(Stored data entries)
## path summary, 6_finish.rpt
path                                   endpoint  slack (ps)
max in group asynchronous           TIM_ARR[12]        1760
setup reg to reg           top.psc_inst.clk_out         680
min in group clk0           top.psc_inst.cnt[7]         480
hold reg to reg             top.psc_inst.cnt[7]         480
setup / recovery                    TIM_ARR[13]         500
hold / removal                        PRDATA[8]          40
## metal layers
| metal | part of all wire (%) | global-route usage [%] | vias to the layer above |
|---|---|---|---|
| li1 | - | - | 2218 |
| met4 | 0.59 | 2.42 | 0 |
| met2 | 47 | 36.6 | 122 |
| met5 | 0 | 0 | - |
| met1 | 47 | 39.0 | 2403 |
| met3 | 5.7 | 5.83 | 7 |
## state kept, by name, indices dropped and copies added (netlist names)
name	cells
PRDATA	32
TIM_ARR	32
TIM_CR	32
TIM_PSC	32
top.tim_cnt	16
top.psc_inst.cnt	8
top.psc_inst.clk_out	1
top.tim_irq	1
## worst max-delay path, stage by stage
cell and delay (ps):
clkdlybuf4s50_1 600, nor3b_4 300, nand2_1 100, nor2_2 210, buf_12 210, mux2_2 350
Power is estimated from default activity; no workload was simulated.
$ cat /design/flow/run.sh
#!/bin/bash
# OpenROAD 26Q1-2900-gdf79404cd8, Yosys 0.63+post, stock flow scripts
make -C /OpenROAD-flow-scripts/flow DESIGN_CONFIG=/design/flow/config.mk WORK_HOME=/design/flow/orfs finish
$ cat /design/flow/config.mk
export PLATFORM = sky130hd
export DESIGN_NAME = spi_fifo
export DESIGN_NICKNAME = spi_fifo
export VERILOG_FILES = /design/flow/design.v
export SDC_FILE = /design/flow/constraint.sdc
export NUM_CORES = 4
export LEC_CHECK = 1
export CORE_UTILIZATION = 30
$ cat /design/flow/constraint.sdc
current_design spi_fifo

set clk_period 4.8
set clk_io_pct 0.2

create_clock -name clk0 -period $clk_period [get_ports {clk}]

set non_clock_inputs [all_inputs -no_clocks]
set_input_delay [expr $clk_period * $clk_io_pct] -clock clk0 $non_clock_inputs
set_output_delay [expr $clk_period * $clk_io_pct] -clock clk0 [all_outputs]
===== /design/flow/design.v =====
package ariscv_params_pkg;
   typedef struct packed {
      int NBW_ACLK;
      int DELAY_PC_FD;
      int DELAY_FD_DE;
      int DELAY_DE_EM;
      int DELAY_DE_PC;
      int DELAY_EM_MW;
      int DELAY_MW_REG;
      int DELAY_REG_DE;
      int DELAY_LOOP;
      bit INIT_PC;
      bit INIT_FD;
      bit INIT_DE;
      bit INIT_EM;
      bit INIT_MW;
      bit INIT_REG;
      bit INIT_LOOP1;
      bit INIT_LOOP2;
      int NBW_INST;
      int NBW_REGISTER;
      int NBW_ADDR;
      int NBW_PC;
   } ariscv_params_t;
   localparam ariscv_params_t ARISCV_PARAMS = '{
      NBW_ACLK       : 6,
      DELAY_PC_FD    : 11,
      DELAY_FD_DE    : 24,
      DELAY_DE_EM    : 31,
      DELAY_DE_PC    : 44,
      DELAY_EM_MW    : 11,
      DELAY_MW_REG   : 15,
      DELAY_REG_DE   : 14,
      DELAY_LOOP     : 1,
      INIT_PC        : 1,
      INIT_FD        : 0,
      INIT_DE        : 0,
      INIT_EM        : 0,
      INIT_MW        : 0,
      INIT_REG       : 1,
      INIT_LOOP1     : 0,
      INIT_LOOP2     : 0,
      NBW_INST       : 32,
      NBW_REGISTER   : 32,
      NBW_ADDR       : 5,
      NBW_PC         : 32
   };
endpackage
module dt_mem_model #(
   parameter FILE_NAME     = "none",
   parameter MEM_SIZE      = 256,
   parameter NBW_DATA      = 32,
   parameter NBW_ADDR      = 32,
   parameter PERF_COUNTER_ADDR = 32'h00010004,
   parameter VERBOSE       = 0
)(
   input  logic                  aclk,
   input  logic [NBW_DATA-1:0]   i_writeData,
   input  logic [NBW_ADDR-1:0]   i_writeAddr,
   input  logic                  i_memWrite,
   input  logic [2:0]            i_writeWidth,
   output logic [NBW_DATA-1:0]   o_readData,
   input  logic [31:0]           i_perf_counter
);
   logic [NBW_DATA-1:0] memory [MEM_SIZE-1:0];
   logic [$clog2(MEM_SIZE)-1:0]  word_addr_w;
   logic                         half_word_addr_w;
   logic                         byte_addr_w;
   assign word_addr_w = i_writeAddr[$clog2(MEM_SIZE)+1:2];
   assign half_word_addr_w = i_writeAddr[1];
   assign byte_addr_w = i_writeAddr[0];
   always_ff @(posedge aclk) begin
      if (i_memWrite) begin
         case(i_writeWidth)
            3'b000: begin  
               case({half_word_addr_w, byte_addr_w})
                  2'b00:   memory[word_addr_w][7:0]   <= i_writeData[7:0];
                  2'b01:   memory[word_addr_w][15:8]  <= i_writeData[7:0];
                  2'b10:   memory[word_addr_w][23:16] <= i_writeData[7:0];
                  default: memory[word_addr_w][31:24] <= i_writeData[7:0];
               endcase
            end
            3'b001: begin  
               case(half_word_addr_w)
                  1'b0:    memory[word_addr_w][15:0]  <= i_writeData[15:0];
                  default: memory[word_addr_w][31:16] <= i_writeData[15:0];
               endcase
            end
            3'b010: memory[word_addr_w] <= i_writeData;  
            default: memory[word_addr_w] <= '0;
         endcase
      end
   end
   always_comb begin
      if (i_writeAddr == PERF_COUNTER_ADDR) begin
         o_readData = i_perf_counter;
      end
      else begin
         case(i_writeWidth)
            3'b000: begin  
               case({half_word_addr_w, byte_addr_w})
                  2'b00: o_readData = {{24{memory[word_addr_w][7]}}, memory[word_addr_w][7:0]};
                  2'b01: o_readData = {{24{memory[word_addr_w][15]}}, memory[word_addr_w][15:8]};
                  2'b10: o_readData = {{24{memory[word_addr_w][23]}}, memory[word_addr_w][23:16]};
                  default: o_readData = {{24{memory[word_addr_w][31]}}, memory[word_addr_w][31:24]};
               endcase
            end
            3'b001: begin  
               case(half_word_addr_w)
                  1'b0:    o_readData = {{16{memory[word_addr_w][15]}},memory[word_addr_w][15:0]};
                  default: o_readData = {{16{memory[word_addr_w][31]}},memory[word_addr_w][31:16]};
               endcase
            end
            3'b100: begin  
               case({half_word_addr_w, byte_addr_w})
                  2'b00: o_readData = {{24{1'b0}}, memory[word_addr_w][7:0]};
                  2'b01: o_readData = {{24{1'b0}}, memory[word_addr_w][15:8]};
                  2'b10: o_readData = {{24{1'b0}}, memory[word_addr_w][23:16]};
                  default: o_readData = {{24{1'b0}}, memory[word_addr_w][31:24]};
               endcase
            end
            3'b101: begin  
               case(half_word_addr_w)
                  1'b0:    o_readData = {{16{1'b0}},memory[word_addr_w][15:0]};
                  default: o_readData = {{16{1'b0}},memory[word_addr_w][31:16]};
               endcase
            end
            default: o_readData = memory[word_addr_w];  
         endcase
      end
   end
   initial begin
      integer fd;                  
      integer bytes_read;          
      byte byte0, byte1, byte2, byte3;
      if (FILE_NAME != "none") begin
         if (VERBOSE) begin
            $display("=> Loading Data memory file: %s", FILE_NAME);
         end
         fd = $fopen(FILE_NAME, "rb");
         if (fd == 0) begin
            $display("Error: Unable to open file.");
            $finish;
         end
         for (int i = 0; i < MEM_SIZE; i++) begin
            bytes_read =  $fread(byte0, fd);
            bytes_read += $fread(byte1, fd);
            bytes_read += $fread(byte2, fd);
            bytes_read += $fread(byte3, fd);
            if (bytes_read == 0) begin
               if (VERBOSE) $display("End of file reached or error occurred.");
               break;
            end
            memory[i] = {byte3, byte2, byte1, byte0};
         end
         $fclose(fd);
      end
   end
endmodule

** What is being asked **
Read through the entries and copy each line in which "hold" appears.

** Response for this exercise **
hold reg to reg             top.psc_inst.cnt[7]         480
hold / removal                        PRDATA[8]          40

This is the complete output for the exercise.